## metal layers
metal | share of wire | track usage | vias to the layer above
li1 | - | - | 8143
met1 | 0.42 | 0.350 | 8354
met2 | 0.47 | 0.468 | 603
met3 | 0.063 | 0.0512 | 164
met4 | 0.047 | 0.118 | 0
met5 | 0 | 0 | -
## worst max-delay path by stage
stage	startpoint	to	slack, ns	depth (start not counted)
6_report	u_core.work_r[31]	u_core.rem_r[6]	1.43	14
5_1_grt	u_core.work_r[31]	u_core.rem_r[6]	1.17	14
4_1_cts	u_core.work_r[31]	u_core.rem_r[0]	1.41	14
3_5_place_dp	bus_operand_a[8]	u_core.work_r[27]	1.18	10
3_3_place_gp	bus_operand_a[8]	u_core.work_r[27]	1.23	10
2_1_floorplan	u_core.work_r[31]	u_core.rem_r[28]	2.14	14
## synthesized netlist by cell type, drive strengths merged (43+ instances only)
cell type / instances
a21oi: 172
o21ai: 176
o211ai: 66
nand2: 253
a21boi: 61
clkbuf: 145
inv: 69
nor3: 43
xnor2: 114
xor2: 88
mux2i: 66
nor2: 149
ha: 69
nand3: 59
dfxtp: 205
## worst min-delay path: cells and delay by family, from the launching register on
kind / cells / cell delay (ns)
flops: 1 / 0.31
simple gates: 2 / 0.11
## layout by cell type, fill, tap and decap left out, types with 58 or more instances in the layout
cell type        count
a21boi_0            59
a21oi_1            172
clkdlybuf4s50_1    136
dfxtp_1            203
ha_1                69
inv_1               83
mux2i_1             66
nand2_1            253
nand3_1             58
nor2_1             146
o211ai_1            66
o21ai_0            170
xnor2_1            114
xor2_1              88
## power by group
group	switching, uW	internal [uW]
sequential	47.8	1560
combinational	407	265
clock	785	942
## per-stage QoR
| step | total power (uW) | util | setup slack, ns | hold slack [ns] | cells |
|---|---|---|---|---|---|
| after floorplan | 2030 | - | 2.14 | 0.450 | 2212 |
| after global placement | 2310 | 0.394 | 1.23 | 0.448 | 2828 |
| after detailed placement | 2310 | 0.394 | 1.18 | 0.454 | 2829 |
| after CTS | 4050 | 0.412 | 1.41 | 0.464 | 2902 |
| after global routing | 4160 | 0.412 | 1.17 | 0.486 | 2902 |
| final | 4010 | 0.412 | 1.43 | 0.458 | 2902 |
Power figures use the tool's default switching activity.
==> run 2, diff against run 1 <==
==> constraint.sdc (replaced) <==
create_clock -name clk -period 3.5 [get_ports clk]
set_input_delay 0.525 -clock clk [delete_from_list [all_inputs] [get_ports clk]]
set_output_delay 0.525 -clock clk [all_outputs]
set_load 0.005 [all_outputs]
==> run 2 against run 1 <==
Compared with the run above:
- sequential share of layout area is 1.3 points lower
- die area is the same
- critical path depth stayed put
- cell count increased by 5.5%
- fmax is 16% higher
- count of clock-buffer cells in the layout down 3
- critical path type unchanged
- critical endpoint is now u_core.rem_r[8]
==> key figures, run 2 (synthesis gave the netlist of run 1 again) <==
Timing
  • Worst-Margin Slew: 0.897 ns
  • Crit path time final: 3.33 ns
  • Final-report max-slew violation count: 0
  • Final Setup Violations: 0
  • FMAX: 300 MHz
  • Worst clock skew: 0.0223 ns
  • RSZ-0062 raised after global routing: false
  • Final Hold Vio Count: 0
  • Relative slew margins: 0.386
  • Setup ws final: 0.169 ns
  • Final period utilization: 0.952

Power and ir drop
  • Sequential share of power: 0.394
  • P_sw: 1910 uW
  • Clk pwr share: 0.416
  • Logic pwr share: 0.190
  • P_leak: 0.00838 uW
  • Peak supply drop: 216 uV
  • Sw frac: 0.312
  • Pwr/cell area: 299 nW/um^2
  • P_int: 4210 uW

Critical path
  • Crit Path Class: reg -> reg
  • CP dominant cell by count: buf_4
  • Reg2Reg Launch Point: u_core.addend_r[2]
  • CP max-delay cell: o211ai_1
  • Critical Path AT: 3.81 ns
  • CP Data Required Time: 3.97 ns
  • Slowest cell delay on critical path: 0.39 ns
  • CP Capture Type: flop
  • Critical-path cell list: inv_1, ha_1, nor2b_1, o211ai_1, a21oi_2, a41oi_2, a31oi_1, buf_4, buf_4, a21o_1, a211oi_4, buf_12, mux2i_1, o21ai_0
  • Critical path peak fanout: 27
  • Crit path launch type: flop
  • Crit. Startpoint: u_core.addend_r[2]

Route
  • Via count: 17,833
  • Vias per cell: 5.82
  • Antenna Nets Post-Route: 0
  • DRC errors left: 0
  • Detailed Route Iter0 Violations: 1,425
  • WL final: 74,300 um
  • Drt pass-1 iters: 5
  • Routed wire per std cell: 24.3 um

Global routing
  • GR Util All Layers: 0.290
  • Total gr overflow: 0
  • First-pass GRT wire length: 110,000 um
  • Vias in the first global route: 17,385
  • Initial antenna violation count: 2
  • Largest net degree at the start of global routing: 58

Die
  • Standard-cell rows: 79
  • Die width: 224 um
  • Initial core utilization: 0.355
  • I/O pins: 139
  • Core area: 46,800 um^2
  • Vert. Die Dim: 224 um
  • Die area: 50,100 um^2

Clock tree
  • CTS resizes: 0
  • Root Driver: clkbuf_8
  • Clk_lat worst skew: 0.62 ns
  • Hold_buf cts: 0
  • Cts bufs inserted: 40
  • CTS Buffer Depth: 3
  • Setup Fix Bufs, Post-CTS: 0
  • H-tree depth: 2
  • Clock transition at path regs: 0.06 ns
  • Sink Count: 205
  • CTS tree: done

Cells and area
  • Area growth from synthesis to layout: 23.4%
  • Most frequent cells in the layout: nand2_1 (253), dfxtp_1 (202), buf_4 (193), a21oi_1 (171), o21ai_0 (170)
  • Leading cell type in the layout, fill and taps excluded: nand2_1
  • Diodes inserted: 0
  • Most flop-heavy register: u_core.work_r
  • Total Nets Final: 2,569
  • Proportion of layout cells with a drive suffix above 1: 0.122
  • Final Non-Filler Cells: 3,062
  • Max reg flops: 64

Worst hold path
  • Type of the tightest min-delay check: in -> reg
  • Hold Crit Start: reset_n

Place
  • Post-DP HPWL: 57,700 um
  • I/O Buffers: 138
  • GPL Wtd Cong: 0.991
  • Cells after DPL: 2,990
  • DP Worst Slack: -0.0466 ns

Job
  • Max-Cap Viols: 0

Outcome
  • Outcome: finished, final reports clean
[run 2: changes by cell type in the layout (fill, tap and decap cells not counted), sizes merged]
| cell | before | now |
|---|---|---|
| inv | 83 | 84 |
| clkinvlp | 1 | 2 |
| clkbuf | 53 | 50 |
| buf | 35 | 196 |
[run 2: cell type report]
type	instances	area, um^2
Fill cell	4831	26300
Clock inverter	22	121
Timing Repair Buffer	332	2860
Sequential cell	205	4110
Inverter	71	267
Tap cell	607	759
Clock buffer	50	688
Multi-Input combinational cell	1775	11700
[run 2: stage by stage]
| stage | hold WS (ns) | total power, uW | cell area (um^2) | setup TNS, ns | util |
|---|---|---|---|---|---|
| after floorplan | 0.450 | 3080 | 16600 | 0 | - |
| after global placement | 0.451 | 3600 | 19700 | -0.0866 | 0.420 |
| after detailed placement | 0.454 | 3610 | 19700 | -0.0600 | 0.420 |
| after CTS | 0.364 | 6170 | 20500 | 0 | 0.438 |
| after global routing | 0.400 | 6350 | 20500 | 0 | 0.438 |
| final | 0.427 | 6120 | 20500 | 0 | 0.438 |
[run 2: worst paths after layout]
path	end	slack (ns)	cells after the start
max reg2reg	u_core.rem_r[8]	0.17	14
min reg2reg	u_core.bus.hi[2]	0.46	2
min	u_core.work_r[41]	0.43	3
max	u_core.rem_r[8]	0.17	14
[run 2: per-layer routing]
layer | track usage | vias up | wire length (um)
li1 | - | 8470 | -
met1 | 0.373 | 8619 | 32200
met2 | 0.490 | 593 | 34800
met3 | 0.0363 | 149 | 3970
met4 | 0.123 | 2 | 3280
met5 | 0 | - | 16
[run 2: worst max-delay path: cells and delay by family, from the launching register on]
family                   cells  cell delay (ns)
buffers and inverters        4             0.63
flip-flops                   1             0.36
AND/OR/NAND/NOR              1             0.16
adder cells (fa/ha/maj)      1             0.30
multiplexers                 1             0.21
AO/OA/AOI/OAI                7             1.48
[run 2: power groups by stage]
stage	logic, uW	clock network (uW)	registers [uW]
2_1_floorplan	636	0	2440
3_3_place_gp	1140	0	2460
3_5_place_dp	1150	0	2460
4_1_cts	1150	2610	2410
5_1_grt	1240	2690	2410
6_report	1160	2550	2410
==> config.mk <==
export PLATFORM = sky130hd
export DESIGN_NAME = emif_buffer_loader
export DESIGN_NICKNAME = d
export VERILOG_FILES = /design/src/rtl/emif_loader_pkg.sv /design/src/rtl/line_lane_mux.sv /design/src/rtl/emif_buffer_loader.sv
export SDC_FILE = /design/constraint.sdc
export NUM_CORES = 1
export LEC_CHECK = 0
export CELL_PAD_IN_SITES_DETAIL_PLACEMENT = 1
export CELL_PAD_IN_SITES_GLOBAL_PLACEMENT = 2
export CORE_MARGIN = 2
export CORE_UTILIZATION = 32
export CTS_CLUSTER_DIAMETER = 80
export DETAILED_ROUTE_END_ITERATION = 8
export PLACE_DENSITY_LB_ADDON = 0.1
export SYNTH_ARGS = -nofsm -noshare
export SYNTH_HDL_FRONTEND = slang
export SYNTH_SLANG_ARGS = --single-unit
==> constraint.sdc <==
create_clock -name clk -period 8.04 [get_ports clk]
set_clock_uncertainty 0.2 [all_clocks]
set_input_delay 2.412 -clock clk [delete_from_list [all_inputs] [get_ports clk]]
set_output_delay 2.412 -clock clk [all_outputs]
set_load 0.05 [all_outputs]
$ cat src/rtl/rom_arb_pkg.sv
// Shared types and constants for the ROM arbiter: FSM states, owner ids and
// the legal range of the settle interval.
package rom_arb_pkg;

  typedef enum logic [1:0] {
    IDLE    = 2'd0,
    ISSUE   = 2'd1,
    WAIT    = 2'd2,
    CAPTURE = 2'd3
  } state_e;

  localparam logic OWNER_FETCH = 1'b0;
  localparam logic OWNER_LOAD  = 1'b1;

  localparam int WAIT_CYCLES_MIN = 2;
  localparam int WAIT_CYCLES_MAX = 15;

  // Out-of-range settle intervals are pinned to the nearest legal value.
  function automatic logic [3:0] clamp_wait(input int w);
    if (w < WAIT_CYCLES_MIN) return 4'(WAIT_CYCLES_MIN);
    if (w > WAIT_CYCLES_MAX) return 4'(WAIT_CYCLES_MAX);
    return 4'(w);
  endfunction

endpackage

$ cat src/rtl/rom_ready_sync.sv
// Two-flop synchronizer bringing the ROM's asynchronous ready level into clk.
module rom_ready_sync (
  input  logic clk,
  input  logic rst_n,
  input  logic async_i,
  output logic sync_o
);

  logic meta_q;
  logic sync_q;

  always_ff @(posedge clk) begin
    if (!rst_n) begin
      meta_q <= 1'b0;
      sync_q <= 1'b0;
    end else begin
      meta_q <= async_i;
      sync_q <= meta_q;
    end
  end

  assign sync_o = sync_q;

endmodule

----------------

=== WORK TASK ===
Repeat the records above line by line, from the first line through the line that contains "0.454 | 2829 |".

=== EXERCISE RESULT ===
## metal layers
metal | share of wire | track usage | vias to the layer above
li1 | - | - | 8143
met1 | 0.42 | 0.350 | 8354
met2 | 0.47 | 0.468 | 603
met3 | 0.063 | 0.0512 | 164
met4 | 0.047 | 0.118 | 0
met5 | 0 | 0 | -
## worst max-delay path by stage
stage	startpoint	to	slack, ns	depth (start not counted)
6_report	u_core.work_r[31]	u_core.rem_r[6]	1.43	14
5_1_grt	u_core.work_r[31]	u_core.rem_r[6]	1.17	14
4_1_cts	u_core.work_r[31]	u_core.rem_r[0]	1.41	14
3_5_place_dp	bus_operand_a[8]	u_core.work_r[27]	1.18	10
3_3_place_gp	bus_operand_a[8]	u_core.work_r[27]	1.23	10
2_1_floorplan	u_core.work_r[31]	u_core.rem_r[28]	2.14	14
## synthesized netlist by cell type, drive strengths merged (43+ instances only)
cell type / instances
a21oi: 172
o21ai: 176
o211ai: 66
nand2: 253
a21boi: 61
clkbuf: 145
inv: 69
nor3: 43
xnor2: 114
xor2: 88
mux2i: 66
nor2: 149
ha: 69
nand3: 59
dfxtp: 205
## worst min-delay path: cells and delay by family, from the launching register on
kind / cells / cell delay (ns)
flops: 1 / 0.31
simple gates: 2 / 0.11
## layout by cell type, fill, tap and decap left out, types with 58 or more instances in the layout
cell type        count
a21boi_0            59
a21oi_1            172
clkdlybuf4s50_1    136
dfxtp_1            203
ha_1                69
inv_1               83
mux2i_1             66
nand2_1            253
nand3_1             58
nor2_1             146
o211ai_1            66
o21ai_0            170
xnor2_1            114
xor2_1              88
## power by group
group	switching, uW	internal [uW]
sequential	47.8	1560
combinational	407	265
clock	785	942
## per-stage QoR
| step | total power (uW) | util | setup slack, ns | hold slack [ns] | cells |
|---|---|---|---|---|---|
| after floorplan | 2030 | - | 2.14 | 0.450 | 2212 |
| after global placement | 2310 | 0.394 | 1.23 | 0.448 | 2828 |
| after detailed placement | 2310 | 0.394 | 1.18 | 0.454 | 2829 |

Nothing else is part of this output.